Какая бы правда ни скрывалась за тем дачным эпизодом, Сталин вновь появился в Кремле уже 1 июля. В тот же день он возглавил Государственный комитет обороны (ГКО) – новый чрезвычайный орган, отныне отвечавший за ведение войны с Германией. А через два дня Сталин выступил с радиообращением к советскому народу – впервые с начала германского нападения. «Товарищи! Граждане! Братья и сестры! – начал он, слегка запинаясь и с нетипичной для него теплотой в голосе. – Бойцы нашей армии и флота!
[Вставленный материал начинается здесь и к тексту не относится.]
$ cat src/rtl/ray_stream_feeder.sv
// ray_stream_feeder
// -----------------
// Frame sequencer between the ray ROM and the ray tracer. Each frame it reads
// num_rays rays from a synchronous ROM of ROM_LAT cycles read latency. A small
// skid buffer absorbs the latency so that downstream backpressure never drops
// or repeats a ray. It then counts shaded pixels coming back from the tracer
// and pulses frame_done when a whole frame has been shaded. In loop mode the
// next frame starts automatically.
//
// Ports
//   clock, reset   system clock; asynchronous active-high reset
//   start          one-cycle pulse, begins a frame when idle
//   loop_mode      1 = restart automatically after every frame
//   num_rays       rays per frame, captured when a start is accepted
//   rom_addr       ROM read address (holds its value between reads)
//   rom_q          ROM read data, 6 components of D_BITS each
//   ray_out        head of the skid buffer, presented to the tracer
//   out_wr_en      ray_out is valid and is written this cycle
//   out_full       tracer input FIFO full
//   pix_wr_en      one shaded pixel returned by the tracer
//   busy           high whenever a frame is in progress
//   frame_done     one-cycle pulse at the end of each frame
//   frame_count    frames completed, wraps at 2^16
//   pix_overflow   sticky flag: a pixel arrived with none outstanding
module ray_stream_feeder #(
    parameter int D_BITS     = 16,
    parameter int ADDR_BITS  = 10,
    parameter int ROM_LAT    = 1,
    parameter int SKID_DEPTH = ROM_LAT + 1
) (
    input  logic                  clock,
    input  logic                  reset,
    input  logic                  start,
    input  logic                  loop_mode,
    input  logic [ADDR_BITS:0]    num_rays,
    output logic [ADDR_BITS-1:0]  rom_addr,
    input  logic [6*D_BITS-1:0]   rom_q,
    output logic [6*D_BITS-1:0]   ray_out,
    output logic                  out_wr_en,
    input  logic                  out_full,
    input  logic                  pix_wr_en,
    output logic                  busy,
    output logic                  frame_done,
    output logic [15:0]           frame_count,
    output logic                  pix_overflow
);

    localparam int RAY_W = 6 * D_BITS;
    localparam int CNT_W = $clog2(SKID_DEPTH + 1);
    // Wide enough for in_flight + buffered and for SKID_DEPTH + 1.
    localparam int OCC_W = $clog2(SKID_DEPTH + ROM_LAT + 2);

    typedef enum logic [1:0] {
        S_IDLE,
        S_FEED,
        S_DRAIN,
        S_WAIT_PIX
    } state_t;

    state_t               state_q, state_d;
    logic [ADDR_BITS:0]   num_rays_q, num_rays_d;
    logic [ADDR_BITS:0]   issue_cnt_q, issue_cnt_d;
    logic [ADDR_BITS:0]   pix_cnt_q, pix_cnt_d;
    logic [ROM_LAT-1:0]   pipe_q, pipe_d;
    logic [CNT_W-1:0]     count_q, count_d;
    logic [ADDR_BITS-1:0] rom_addr_q;
    logic [15:0]          frame_count_q, frame_count_d;
    logic                 pix_overflow_q, pix_overflow_d;

    logic [RAY_W-1:0]     skid_q     [SKID_DEPTH];
    logic [RAY_W-1:0]     skid_d     [SKID_DEPTH];
    logic [RAY_W-1:0]     shift_src  [SKID_DEPTH];

    logic                 issue;
    logic                 pop;
    logic                 wr_en;
    logic                 credit_ok;
    logic                 done_now;
    logic [OCC_W-1:0]     in_flight;
    logic [CNT_W-1:0]     wr_idx;

    // Buffer head leaves when valid and the tracer can take it.
    assign pop   = (count_q != '0) && !out_full;
    // A valid bit leaving the pipe means rom_q carries that read's data now.
    assign wr_en = pipe_q[ROM_LAT-1];

    // Tail slot after this cycle's pop has shifted the buffer down.
    assign wr_idx = count_q - {{(CNT_W-1){1'b0}}, pop};

    // Outstanding reads in the ROM pipe.
    always_comb begin
        in_flight = '0;
        for (int i = 0; i < ROM_LAT; i++) begin
            in_flight = in_flight + {{(OCC_W-1){1'b0}}, pipe_q[i]};
        end
    end

    // A slot freed by a same-cycle pop is reusable immediately, which keeps
    // the stream at one ray per cycle while still never overfilling the buffer.
    assign credit_ok = (in_flight + OCC_W'(count_q)) <
                       (OCC_W'(SKID_DEPTH) + {{(OCC_W-1){1'b0}}, pop});

    // Sequencer next state.
    always_comb begin
        state_d        = state_q;
        num_rays_d     = num_rays_q;
        issue_cnt_d    = issue_cnt_q;
        pix_cnt_d      = pix_cnt_q;
        frame_count_d  = frame_count_q;
        pix_overflow_d = pix_overflow_q;
        issue          = 1'b0;
        done_now       = 1'b0;

        case (state_q)
            S_IDLE: begin
                if (start && (num_rays != '0)) begin
                    num_rays_d  = num_rays;
                    issue_cnt_d = '0;
                    pix_cnt_d   = '0;
                    state_d     = S_FEED;
                end
            end
            S_FEED: begin
                if ((issue_cnt_q < num_rays_q) && credit_ok) begin
                    issue       = 1'b1;
                    issue_cnt_d = issue_cnt_q + 1'b1;
                    if ((issue_cnt_q + 1'b1) == num_rays_q) begin
                        state_d = S_DRAIN;
                    end
                end
            end
            S_DRAIN: begin
                if ((pipe_q == '0) && (count_q == '0)) begin
                    state_d = S_WAIT_PIX;
                end
            end
            S_WAIT_PIX: begin
                if (pix_cnt_q == num_rays_q) begin
                    done_now      = 1'b1;
                    frame_count_d = frame_count_q + 16'd1;
                    if (loop_mode) begin
                        issue_cnt_d = '0;
                        pix_cnt_d   = '0;
                        state_d     = S_FEED;
                    end else begin
                        state_d = S_IDLE;
                    end
                end
            end
            default: state_d = S_IDLE;
        endcase

        // Pixel accounting; a pixel with nothing outstanding is flagged.
        // In the frame-done cycle pix_cnt_q == num_rays_q, so the counter
        // clear above is never overwritten here.
        if (pix_wr_en) begin
            if ((state_q != S_IDLE) && (pix_cnt_q != num_rays_q)) begin
                pix_cnt_d = pix_cnt_q + 1'b1;
            end else begin
                pix_overflow_d = 1'b1;
            end
        end
    end

    always_comb begin
        count_d = count_q;
        case ({wr_en, pop})
            2'b10:   count_d = count_q + 1'b1;
            2'b01:   count_d = count_q - 1'b1;
            default: count_d = count_q;
        endcase
    end

    // ROM valid-bit pipe.
    assign pipe_d[0] = issue;
    for (genvar gi = 1; gi < ROM_LAT; gi++) begin : g_pipe
        assign pipe_d[gi] = pipe_q[gi-1];
    end

    // Skid buffer as a shift-down FIFO: entry 0 is always the head.
    for (genvar gi = 0; gi < SKID_DEPTH; gi++) begin : g_skid
        if (gi < SKID_DEPTH - 1) begin : g_mid
            assign shift_src[gi] = skid_q[gi+1];
        end else begin : g_last
            assign shift_src[gi] = skid_q[gi];
        end
        assign skid_d[gi] = (wr_en && (wr_idx == CNT_W'(gi))) ? rom_q :
                            (pop ? shift_src[gi] : skid_q[gi]);
    end

    // rom_addr follows the issue counter on a read and otherwise holds.
    assign rom_addr = issue ? issue_cnt_q[ADDR_BITS-1:0] : rom_addr_q;

    always_ff @(posedge clock or posedge reset) begin
        if (reset) begin
            state_q        <= S_IDLE;
            num_rays_q     <= '0;
            issue_cnt_q    <= '0;
            pix_cnt_q      <= '0;
            pipe_q         <= '0;
            count_q        <= '0;
            rom_addr_q     <= '0;
            frame_count_q  <= '0;
            pix_overflow_q <= 1'b0;
            for (int i = 0; i < SKID_DEPTH; i++) begin
                skid_q[i] <= '0;
            end
        end else begin
            state_q        <= state_d;
            num_rays_q     <= num_rays_d;
            issue_cnt_q    <= issue_cnt_d;
            pix_cnt_q      <= pix_cnt_d;
            pipe_q         <= pipe_d;
            count_q        <= count_d;
            rom_addr_q     <= rom_addr;
            frame_count_q  <= frame_count_d;
            pix_overflow_q <= pix_overflow_d;
            for (int i = 0; i < SKID_DEPTH; i++) begin
                skid_q[i] <= skid_d[i];
            end
        end
    end

    assign ray_out      = skid_q[0];
    assign out_wr_en    = pop;
    assign busy         = (state_q != S_IDLE);
    assign frame_done   = done_now;
    assign frame_count  = frame_count_q;
    assign pix_overflow = pix_overflow_q;

endmodule

$ cat config.mk
export PLATFORM = sky130hd
export DESIGN_NAME = ray_stream_feeder
export DESIGN_NICKNAME = d
export VERILOG_FILES = /design/src/rtl/ray_stream_feeder.sv
export SDC_FILE = /design/constraint.sdc
export NUM_CORES = 1
export LEC_CHECK = 0
export BUFFER_PORTS_ARGS = -buffer_cell sky130_fd_sc_hd__buf_2
export CORE_ASPECT_RATIO = 1.5
export CORE_MARGIN = 2
export CORE_UTILIZATION = 40
export DETAILED_ROUTE_END_ITERATION = 6
export GPL_TIMING_DRIVEN = 0
export PLACE_DENSITY_LB_ADDON = 0.3
export SLEW_MARGIN = 20
export SYNTH_ARGS = -nofsm -noshare
export SYNTH_HDL_FRONTEND = slang
export SYNTH_SLANG_ARGS = --single-unit
$ cat constraint.sdc
create_clock -name clock -period 10.6 [get_ports clock]
set_input_delay 1.06 -clock clock [delete_from_list [all_inputs] [get_ports clock]]
set_output_delay 1.06 -clock clock [all_outputs]
set_load 0.005 [all_outputs]
==> metrics.cfg, run 1 <==
[grt]
overflow=0
initial_antenna_violation_count=2
grt_max_degree=94
number_of_global_route_vias_before_repair=9317
grt.total_usage=0.199
grt_pass1_wl_um=48300

[hold_path]
timing.hold.worst.start=frame_count[15]
min_delay_path_depth=1
min_path_type=reg -> reg
timing.hold.worst_endpoint=frame_count[15]

[logic_synthesis]
count_of_warnings_emitted_by_yosys=0
synth_most_common_cell=sky130_fd_sc_hd__dfrtp_1
ys_top_cells_by_area=sky130_fd_sc_hd__dfrtp_1, sky130_fd_sc_hd__mux2_2, sky130_fd_sc_hd__nand2_1
synth_top_area_frac=0.556
fraction_of_synthesized_cell_area_in_xor_and_xnor_cells=0.0348
yosys_most_used_dff=sky130_fd_sc_hd__dfrtp_1
synth-simple-area-share=0.145
synth_top_family_by_area=simple AND/OR/NAND/NOR gates
netlist_top_cells_count=sky130_fd_sc_hd__dfrtp_1, sky130_fd_sc_hd__nand2_1, sky130_fd_sc_hd__nor2_1
synth_mux_area_frac=0.115
syn_nets=1239
synth.avg_cell_area_sq_um=10.5
synth_compound_area_frac=0.0936
yosysSeqAreaShare=0.556
post_synth_inst_count=1104
synth-edff-count=0
post_synth_adder_cell_area=0.0238
synth.lib_cells_used.distinct=58
synth_area_leader_cell=sky130_fd_sc_hd__dfrtp_1
syn_area_sq_mm=0.0116
postSynth.asyncResetShare=1.00
ys_seq_elements=257

[clocking]
tritoncts_clock_tree=built
count_of_h_tree_levels_built_during_cts=1
post_cts.resized_instances=0
worst_setup_hold_path_clk_slew_ns=0.06
clockBufferDepth=3
tritoncts_num_sinks=257
cts_bufs_inserted=27
ctsHoldBuffers=0
clkLatencyLatePin_ns=0.54
cts_post_setup_buffers_inserted=0
clk_root_buffer_cell=sky130_fd_sc_hd__clkbuf_16

[floorplan]
fp-row-count=76
start_util=0.404
vertical_extent_of_the_die_um=212
coreArea_sq_mm=0.0286
ioPinCount=239
floorplan.die_area_sq_mm=0.0303
die_span_x_um=143

[critical_path]
critPathMaxFanout=12
crit_path_top_delay_cell=sky130_fd_sc_hd__clkbuf_1
reg2reg_setup_slack_ns=6.09
critPathMostFrequentCell=sky130_fd_sc_hd__clkbuf_1
end_kind=flop
critPathArrivalTime_ns=5.06
worstReg2RegStart=count_q[0]
timing.critical_path.cells=buf_2 -> or2_1 -> clkbuf_1 -> inv_2 -> clkbuf_1 -> ha_1 -> xnor2_1 -> nand2_1 -> nor2_1 -> clkbuf_1 -> clkbuf_1 -> mux2_2
crit_required_ns=11.03
setup.worst_path.start_class=input pin
r2r.worst_path.cells=12
crit_path_max_incr_delay_ns=0.60
r2r-end=shift_src[43]
timing.setup.critical_path_class=in -> reg

[place]
numPlacedInstances=1734
gpl.final_weighted_congestion=0.844
place.port_buffers=238
dpl.hpwl_um=22100

[power]
worst_ir_drop_vdd_uv=146
power_density_mw_per_mm2=281
static-leakage-power_nw=6.86

[route]
drt_pre_antenna_iters=5
route.detailed.drc=0
postRouteAntennaNets=0
drt_iter0_markers=417
drt-wirelength-per-cell_um=17.2
vias_per_cell=5.15
wirelength_um=30700
via_count=9193

[flow_run]
max_cap_viol_count=0

[run_status]
status=finished, final reports clean

[timing]
tightestPinTransition_ns=0.765
whs_ns=0.476
drv_slew=0
clock-skew-final_ns=0.0119
timing.slew.headroom=0.490
final_count_of_hold_timing_violations=0
finalCriticalPeriod_ns=4.63
maxClockFrequency_ghz=0.216
finalCritPeriodShare=0.437
finalSetupViolCount=0
finalSetupTns_ns=0
unrepaired_setup_endpoints_after_global_routing=false

[finish]
final-instance-count-excl-fill=1786
layout.filler_cells=2686
nNetsFinal=1508
area_delta_synth_final_pct=23.4
ratio_of_cells_with_drive_above_1_in_the_final_layout=0.301

## cells by family (layout without fill, tap and decap cells)
group           after synthesis  after routing
simple gates                399            399
flops                       257            257
compound gates              164            164
mux                         118            118
buf+inv                      98            388
xor+xnor                     46             46
fa+ha+maj                    22             22
other cells                   0              2
## per-layer routing
metal,share of wire,wire [um],track usage,up-vias
li1,-,-,-,4334
met1,0.40,12300,0.240,4540
met2,0.51,15600,0.355,261
met5,0.00052,16,0,-
met4,0.031,937,0.0727,2
met3,0.057,1750,0.0345,56
## sequential cells by signal (all words and copies together), names as in the netlist
| name | count |
|---|---|
| issue_cnt_q | 11 |
| pix_overflow | 1 |
| pipe_q | 1 |
| count_q | 2 |
| shift_src | 96 |
| num_rays_q | 11 |
| pix_cnt_q | 11 |
| frame_count | 16 |
| rom_addr_q | 10 |
| state_q | 2 |
| ray_out | 96 |
## report_power, final
part           switching [mW]  internal, mW  leakage, nW
Sequential              0.241          1.38         3.25
Clock                   0.402         0.628        0.465
Combinational           0.716         0.637         3.15
## cell type report
class	instances	area, sq um	share of cell area
Antenna cell	2	5.00	0.000351
Buffer	64	250	0.0175
Clock buffer	40	774	0.0543
Clock inverter	10	185	0.0130
Inverter	34	135	0.00947
Multi-Input combinational cell	749	4760	0.333
Sequential cell	257	6430	0.451
Tap cell	390	488	0.0342
Timing Repair Buffer	240	1250	0.0873
## stage by stage
step           power [mW]  setup slack, ns  instance area (sq um)   util
2_1_floorplan        2.50             2.47                  11600      -
3_3_place_gp         2.95           -0.541                  13200  0.463
3_5_place_dp         3.01             5.27                  13300  0.465
4_1_cts              4.05             5.83                  14300  0.499
5_1_grt              4.28             5.70                  14300  0.499
6_report             4.01             5.97                  14300  0.499
## cells in the final DEF (no fill, tap or decap), types with 3 or more instances in the layout
cell	instances
sky130_fd_sc_hd__a211oi_1	3
sky130_fd_sc_hd__a21oi_1	7
sky130_fd_sc_hd__a31oi_1	99
sky130_fd_sc_hd__and3_1	6
sky130_fd_sc_hd__buf_1	5
sky130_fd_sc_hd__buf_2	243
sky130_fd_sc_hd__bufinv_16	5
sky130_fd_sc_hd__clkbuf_1	61
sky130_fd_sc_hd__clkbuf_16	27
sky130_fd_sc_hd__clkbuf_8	5
sky130_fd_sc_hd__dfrtp_1	257
sky130_fd_sc_hd__ha_1	22
sky130_fd_sc_hd__inv_1	32
sky130_fd_sc_hd__mux2_2	114
sky130_fd_sc_hd__mux2i_1	3
sky130_fd_sc_hd__nand2_1	213
sky130_fd_sc_hd__nand3_1	14
sky130_fd_sc_hd__nand4_1	12
sky130_fd_sc_hd__nor2_1	119
sky130_fd_sc_hd__nor3_1	6
sky130_fd_sc_hd__nor4_1	4
sky130_fd_sc_hd__o21a_1	5
sky130_fd_sc_hd__o21ai_0	24
sky130_fd_sc_hd__o31ai_1	6
sky130_fd_sc_hd__or3_1	3
sky130_fd_sc_hd__or4_1	3
sky130_fd_sc_hd__xnor2_1	20
sky130_fd_sc_hd__xor2_1	26
## worst max path at each step
stage,from,end,slack [ns],cells past startpoint
detailed placement,out_full,shift_src[42],5.27,12
global placement,reset,pix_cnt_q[2],-0.54,2
global route,out_full,shift_src[47],5.70,12
finish,out_full,shift_src[43],5.97,12
CTS,out_full,shift_src[40],5.83,12
floorplan,reset,count_q[0],2.47,1
## critical path: cells and delay by family
family                   cells  cell delay, ns
XOR/XNOR                     1            0.14
adder cells (fa/ha/maj)      1            0.28
buffers and inverters        6            2.42
multiplexers                 1            0.41
AND/OR/NAND/NOR              3            0.73
Power figures use the tool's default switching activity.
==> inputs of run 2 (changes only) <==
==> constraint.sdc (replaced) <==
create_clock -name clock -period 4.1 [get_ports clock]
set_input_delay 0.41 -clock clock [delete_from_list [all_inputs] [get_ports clock]]
set_output_delay 0.41 -clock clock [all_outputs]
set_load 0.005 [all_outputs]
==> run 2 against run 1 <==
Cell count about the same. Worst setup slack worse by 5.6 ns. Final area up 0.21%. Register-to-register slack worse by 5.5 ns. Critical path depth down 2. Global-route usage up 0.50 points. Critical path type is now reg -> out. Critical endpoint is now rom_addr[7].
==> metrics.cfg, run 2 (synthesis results as in run 1) <==
[run_status]
status=finished, final reports clean  ; unchanged

[route]
route.detailed.drc=0  ; unchanged
drt_iter0_markers=390  ; was 417
vias_per_cell=5.11  ; was 5.15
wirelength_um=30700  ; about the same
postRouteAntennaNets=0  ; unchanged
drt_pre_antenna_iters=5  ; unchanged
drt-wirelength-per-cell_um=17.2  ; about the same
via_count=9135  ; was 9193

[place]
place.port_buffers=238  ; unchanged
dpl.hpwl_um=22600  ; was 22100 um
postPlaceCellArea_sq_mm=0.0134  ; was 0.0133 sq mm
gpl.final_weighted_congestion=0.873  ; was 0.844
preCtsSetupSlack_ns=-0.594  ; was 5.27 ns
numPlacedInstances=1740  ; was 1734

[floorplan]
die_span_x_um=143  ; unchanged
coreArea_sq_mm=0.0286  ; unchanged
start_util=0.404  ; unchanged
ioPinCount=239  ; unchanged
fp-row-count=76  ; unchanged
floorplan.die_area_sq_mm=0.0303  ; unchanged
vertical_extent_of_the_die_um=212  ; unchanged

[critical_path]
crit_required_ns=3.69  ; was 11.03 ns
timing.setup.critical_path_class=reg -> out  ; was in -> reg
end_kind=primary output  ; was flop
setup.worst_path.start_class=flop  ; was input pin
critPathMaxFanout=10  ; was 12
reg2reg_setup_slack_ns=0.56  ; was 6.09 ns
critPathArrivalTime_ns=3.30  ; was 5.06 ns

[finish]
ratio_of_cells_with_drive_above_1_in_the_final_layout=0.308  ; was 0.301
nNetsFinal=1511  ; was 1508
area_delta_synth_final_pct=23.7  ; was 23.4%
final-instance-count-excl-fill=1787  ; was 1786
finalCoreUtilization=0.500  ; was 0.499
mostFrequentLayoutCell=sky130_fd_sc_hd__dfrtp_1  ; unchanged
design_area_sq_mm=0.0143  ; about the same
layout.cells.most_common_list=sky130_fd_sc_hd__dfrtp_1, sky130_fd_sc_hd__buf_2, sky130_fd_sc_hd__nand2_1  ; unchanged

[clocking]
worst_setup_hold_path_clk_slew_ns=0.06  ; about the same
clockBufferDepth=3  ; unchanged
tritoncts_clock_tree=built  ; unchanged
count_of_h_tree_levels_built_during_cts=1  ; unchanged
cts_post_setup_buffers_inserted=0  ; unchanged
cts_bufs_inserted=26  ; was 27
clkLatencyLatePin_ns=0.54  ; about the same
clk_root_buffer_cell=sky130_fd_sc_hd__clkbuf_16  ; unchanged
tritoncts_num_sinks=257  ; unchanged

[grt]
grt_pass1_wl_um=49700  ; was 48300 um
overflow=0  ; unchanged
grt.total_usage=0.204  ; was 0.199
initial_antenna_violation_count=4  ; was 2
number_of_global_route_vias_before_repair=9466  ; was 9317
grt_max_degree=33  ; was 94

[timing]
timing.slew.headroom=0.514  ; was 0.490
clock-skew-final_ns=0.0113  ; was 0.0119 ns
whs_ns=0.121  ; was 0.476 ns
slack_of_the_critical_path_ns=0.392  ; was 5.97 ns
final_count_of_hold_timing_violations=0  ; unchanged
finalSetupTns_ns=0  ; unchanged
maxClockFrequency_ghz=0.270
finalSetupViolCount=0  ; unchanged
finalCritPeriodShare=0.904
drv_slew=0  ; unchanged
finalCriticalPeriod_ns=3.71
tightestPinTransition_ns=0.729  ; was 0.765 ns
unrepaired_setup_endpoints_after_global_routing=false  ; unchanged

[flow_run]
max_cap_viol_count=0  ; unchanged

[power]
fin_total_pwr_mw=10.2  ; was 4.01 mW
worst_ir_drop_vdd_uv=623  ; was 146 uV
static-leakage-power_nw=6.88  ; was 6.86 nW
power_density_mw_per_mm2=711  ; was 281 mW/mm^2

[hold_path]
min_path_type=in -> reg  ; was reg -> reg

[run 2: what timing repair did]
action / in CTS / in global routing
hold buffers: 1 / 0
setup endpoints to repair: 96 / 23
hold endpoints to repair: 14 / 0
resized for setup: 4 / 1
cloned: 0 / 0
[run 2: worst paths after layout]
| path | from | to | depth (start not counted) |
|---|---|---|---|
| max | num_rays_q[2] | rom_addr[7] | 10 |
| min | num_rays[1] | num_rays_q[1] | 2 |
| max reg2reg | count_q[0] | shift_src[25] | 10 |
| min reg2reg | pix_overflow | pix_overflow | 1 |
| max in group asynchronous | reset | shift_src[64] | 6 |
| min in group asynchronous | reset | shift_src[85] | 3 |
[run 2: where the power goes]
part | internal, mW | switching [mW] | total, mW
Combinational | 1.66 | 1.85 | 3.51
Clock | 1.46 | 1.01 | 2.47
Sequential | 3.57 | 0.615 | 4.19
Total | 6.69 | 3.48 | 10.2
[run 2: layout make-up]
cell class	instances	area, sq um
sequential	257	6430
multi-input combinational	749	4760
antenna	4	10.0
clock buffer	34	742
inverter	34	131
buffer	61	243
clock inverter	11	136
tap	390	488
timing repair buffer	247	1360
fill	2632	14300
[run 2: per-layer routing]
layer  GRT usage  share of wire  up-vias
met5           0        0.00068        -
met4      0.0591          0.022        4
met3      0.0381          0.057       52
met2       0.369           0.52      232
met1       0.246           0.40     4498
li1            -              -     4349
К вам обращаюсь я, друзья мои!» Далее последовал, по сути, призыв к оружию, мольба ко всем народам Советского Союза «подняться на защиту… своей земли против врага» и отстаивать каждую ее пядь, «проявлять смелость, инициативу и сметку», сражаясь с германским фашизмом, «неукротим[ым] в своей бешеной злобе и ненависти». Он напомнил слушателям, что «непобедимых армий нет и не бывало», и предсказал, сильно забежав вперед, что «гитлеровская фашистская армия также… будет разбита, как были разбиты армии Наполеона и Вильгельма».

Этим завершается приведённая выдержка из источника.